Dataset entries
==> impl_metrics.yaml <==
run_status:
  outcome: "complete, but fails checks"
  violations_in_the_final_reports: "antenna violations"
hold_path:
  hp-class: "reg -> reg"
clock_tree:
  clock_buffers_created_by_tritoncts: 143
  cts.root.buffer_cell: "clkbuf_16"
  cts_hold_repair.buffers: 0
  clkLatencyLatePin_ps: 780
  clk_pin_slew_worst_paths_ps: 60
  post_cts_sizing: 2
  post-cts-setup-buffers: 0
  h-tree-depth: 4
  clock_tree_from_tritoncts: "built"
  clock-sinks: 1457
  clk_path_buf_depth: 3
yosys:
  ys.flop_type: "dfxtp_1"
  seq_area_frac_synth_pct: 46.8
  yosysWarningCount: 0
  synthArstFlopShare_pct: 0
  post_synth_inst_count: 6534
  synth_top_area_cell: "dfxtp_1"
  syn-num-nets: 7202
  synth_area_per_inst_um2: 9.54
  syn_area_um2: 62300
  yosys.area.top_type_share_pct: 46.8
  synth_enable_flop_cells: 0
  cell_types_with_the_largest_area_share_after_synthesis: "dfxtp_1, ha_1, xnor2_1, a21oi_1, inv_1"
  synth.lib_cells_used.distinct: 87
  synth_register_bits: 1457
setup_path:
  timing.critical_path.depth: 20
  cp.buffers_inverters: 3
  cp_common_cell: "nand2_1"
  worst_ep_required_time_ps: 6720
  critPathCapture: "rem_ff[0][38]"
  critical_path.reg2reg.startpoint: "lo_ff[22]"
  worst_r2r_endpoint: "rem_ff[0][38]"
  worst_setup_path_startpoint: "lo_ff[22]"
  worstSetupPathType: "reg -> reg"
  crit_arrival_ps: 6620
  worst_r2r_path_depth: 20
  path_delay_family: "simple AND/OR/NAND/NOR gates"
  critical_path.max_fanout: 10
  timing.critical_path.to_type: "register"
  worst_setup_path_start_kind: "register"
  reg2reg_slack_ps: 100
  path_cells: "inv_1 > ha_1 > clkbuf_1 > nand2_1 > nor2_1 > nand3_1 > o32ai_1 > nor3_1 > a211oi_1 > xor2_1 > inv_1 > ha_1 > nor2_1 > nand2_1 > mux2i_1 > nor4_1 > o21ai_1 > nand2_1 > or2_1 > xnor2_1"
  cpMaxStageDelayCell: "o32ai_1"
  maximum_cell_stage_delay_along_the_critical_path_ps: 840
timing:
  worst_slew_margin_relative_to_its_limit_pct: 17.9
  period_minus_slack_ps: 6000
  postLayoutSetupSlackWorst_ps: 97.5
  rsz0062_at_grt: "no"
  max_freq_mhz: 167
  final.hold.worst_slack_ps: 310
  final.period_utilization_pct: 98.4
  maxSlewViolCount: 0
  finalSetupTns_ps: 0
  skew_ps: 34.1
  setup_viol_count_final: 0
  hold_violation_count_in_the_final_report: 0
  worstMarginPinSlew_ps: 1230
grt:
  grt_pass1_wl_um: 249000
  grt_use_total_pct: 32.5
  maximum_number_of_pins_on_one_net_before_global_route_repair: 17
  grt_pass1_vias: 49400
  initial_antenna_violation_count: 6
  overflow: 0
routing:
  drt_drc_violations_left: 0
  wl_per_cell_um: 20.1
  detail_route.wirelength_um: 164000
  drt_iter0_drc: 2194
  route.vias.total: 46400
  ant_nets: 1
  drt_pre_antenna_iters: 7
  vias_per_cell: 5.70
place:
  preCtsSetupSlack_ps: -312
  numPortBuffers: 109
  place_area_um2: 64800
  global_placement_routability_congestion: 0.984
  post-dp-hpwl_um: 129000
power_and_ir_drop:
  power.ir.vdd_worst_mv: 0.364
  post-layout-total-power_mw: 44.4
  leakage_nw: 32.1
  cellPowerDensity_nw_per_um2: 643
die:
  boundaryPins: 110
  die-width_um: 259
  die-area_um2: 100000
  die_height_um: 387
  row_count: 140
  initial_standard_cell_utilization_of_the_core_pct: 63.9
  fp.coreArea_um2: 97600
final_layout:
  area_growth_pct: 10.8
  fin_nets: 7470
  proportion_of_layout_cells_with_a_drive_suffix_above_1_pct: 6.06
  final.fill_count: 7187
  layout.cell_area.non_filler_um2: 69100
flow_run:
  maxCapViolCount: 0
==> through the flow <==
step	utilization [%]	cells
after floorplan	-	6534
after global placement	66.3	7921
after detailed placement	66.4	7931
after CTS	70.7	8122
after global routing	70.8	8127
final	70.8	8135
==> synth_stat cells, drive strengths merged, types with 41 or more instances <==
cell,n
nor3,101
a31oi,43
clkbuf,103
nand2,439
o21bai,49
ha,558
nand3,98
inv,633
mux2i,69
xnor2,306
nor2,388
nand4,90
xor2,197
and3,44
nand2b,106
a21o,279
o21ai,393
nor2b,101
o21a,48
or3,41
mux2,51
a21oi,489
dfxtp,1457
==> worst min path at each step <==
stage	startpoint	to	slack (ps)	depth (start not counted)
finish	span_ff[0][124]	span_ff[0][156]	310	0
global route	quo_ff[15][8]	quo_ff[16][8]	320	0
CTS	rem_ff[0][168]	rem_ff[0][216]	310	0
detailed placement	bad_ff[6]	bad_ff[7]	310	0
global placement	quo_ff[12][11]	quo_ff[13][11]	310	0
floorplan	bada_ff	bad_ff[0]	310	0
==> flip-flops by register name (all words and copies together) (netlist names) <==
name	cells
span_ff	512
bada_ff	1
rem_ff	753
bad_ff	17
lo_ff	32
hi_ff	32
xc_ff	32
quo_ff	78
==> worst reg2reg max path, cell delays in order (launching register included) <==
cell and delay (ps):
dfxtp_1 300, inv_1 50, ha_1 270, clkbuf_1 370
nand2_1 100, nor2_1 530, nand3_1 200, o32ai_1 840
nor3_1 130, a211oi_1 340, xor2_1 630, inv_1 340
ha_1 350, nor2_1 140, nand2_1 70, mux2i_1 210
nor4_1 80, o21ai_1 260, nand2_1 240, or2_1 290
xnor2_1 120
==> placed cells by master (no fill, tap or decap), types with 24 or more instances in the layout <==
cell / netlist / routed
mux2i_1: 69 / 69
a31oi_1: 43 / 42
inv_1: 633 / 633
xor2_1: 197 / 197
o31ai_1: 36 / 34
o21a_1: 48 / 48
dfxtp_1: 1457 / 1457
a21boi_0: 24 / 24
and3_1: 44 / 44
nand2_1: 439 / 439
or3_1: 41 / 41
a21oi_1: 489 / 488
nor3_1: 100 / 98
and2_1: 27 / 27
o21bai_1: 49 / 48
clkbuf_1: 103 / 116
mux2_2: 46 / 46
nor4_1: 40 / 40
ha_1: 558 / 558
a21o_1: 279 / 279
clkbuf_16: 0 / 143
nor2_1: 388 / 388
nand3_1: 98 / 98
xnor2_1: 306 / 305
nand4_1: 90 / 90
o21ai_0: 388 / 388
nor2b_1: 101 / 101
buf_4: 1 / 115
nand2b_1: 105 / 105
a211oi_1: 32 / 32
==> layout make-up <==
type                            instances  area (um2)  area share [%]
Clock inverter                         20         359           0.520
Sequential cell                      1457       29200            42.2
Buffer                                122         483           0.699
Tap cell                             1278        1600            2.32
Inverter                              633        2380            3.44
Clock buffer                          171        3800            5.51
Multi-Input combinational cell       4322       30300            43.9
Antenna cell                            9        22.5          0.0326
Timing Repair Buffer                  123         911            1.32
[src/hw/rtl/ring_buffer_deque.sv]
// ----------------------------------------------------------------------------
// ring_buffer_deque
// Fixed-capacity double-ended queue in a circular 16-entry store.
// ----------------------------------------------------------------------------
// Sequence: a request beat is captured, then executed; the registered RAM
//   read lands as the response is shown.
// One operation is in flight at a time: no new request beat is taken until
//   the response has been taken, set by the single RAM read port and the
//   head/count update of each operation.
// Reset: synchronous, active high; clears head, count and sequencer state.
//   Storage is not cleared; only entries inside the held range are read.
// ----------------------------------------------------------------------------
module ring_buffer_deque (
   input  logic                                clock,
   input  logic                                reset,
   // request channel
   input  logic                                req_valid,
   output logic                                req_stall,
   input  logic [rbd_pkg::MODE_BITS-1:0]       req_mode,
   input  logic [rbd_pkg::POS_BITS-1:0]        req_position,
   input  logic [rbd_pkg::ELEMENT_BITS-1:0]    req_value,
   // response channel
   output logic                                rsp_valid,
   input  logic                                rsp_stall,
   output logic [rbd_pkg::ELEMENT_BITS-1:0]    rsp_element,
   output logic [rbd_pkg::COUNT_BITS-1:0]      rsp_count,
   output logic [rbd_pkg::STATUS_BITS-1:0]     rsp_status
);

   // Commands from the sequencer: capture latches the request beat,
   // exec applies it to head, count and storage.
   rbd_pkg::dp_cmd_type cmd;

   rbd_ctrl u_ctrl (
      .clock     (clock),
      .reset     (reset),
      .req_valid (req_valid),
      .req_stall (req_stall),
      .rsp_valid (rsp_valid),
      .rsp_stall (rsp_stall),
      .cmd       (cmd)
   );

   // Datapath keeps the head slot and fill count; the response fields are
   // all driven from registers, so they hold steady while stalled.
   rbd_datapath u_dp (
      .clock        (clock),
      .reset        (reset),
      .cmd          (cmd),
      .req_mode     (req_mode),
      .req_position (req_position),
      .req_value    (req_value),
      .rsp_element  (rsp_element),
      .rsp_count    (rsp_count),
      .rsp_status   (rsp_status)
   );

   // Any error status carries a zero element.
   a_err_zero: assert property (@(posedge clock) disable iff (reset)
      rsp_valid && (rsp_status != rbd_pkg::ST_OK) |-> rsp_element == '0)
      else $error("error response with nonzero element");

   // Count never exceeds capacity.
   a_count_cap: assert property (@(posedge clock) disable iff (reset)
      rsp_count <= rbd_pkg::COUNT_BITS'(rbd_pkg::DEPTH))
      else $error("fill count above capacity");

   // One operation in flight: no request taken while a response is pending.
   a_one_inflight: assert property (@(posedge clock) disable iff (reset)
      rsp_valid |-> req_stall)
      else $error("request accepted while response pending");

   // An accepted request is executed, then shows its response.
   a_latency: assert property (@(posedge clock) disable iff (reset)
      req_valid && !req_stall |=> ##1 rsp_valid)
      else $error("response not presented on time");

endmodule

■ **YOUR ASSIGNMENT**
Filter the records above for "netlist" and copy every matching line.

■ **TASK OUTPUT**
==> flip-flops by register name (all words and copies together) (netlist names) <==
cell / netlist / routed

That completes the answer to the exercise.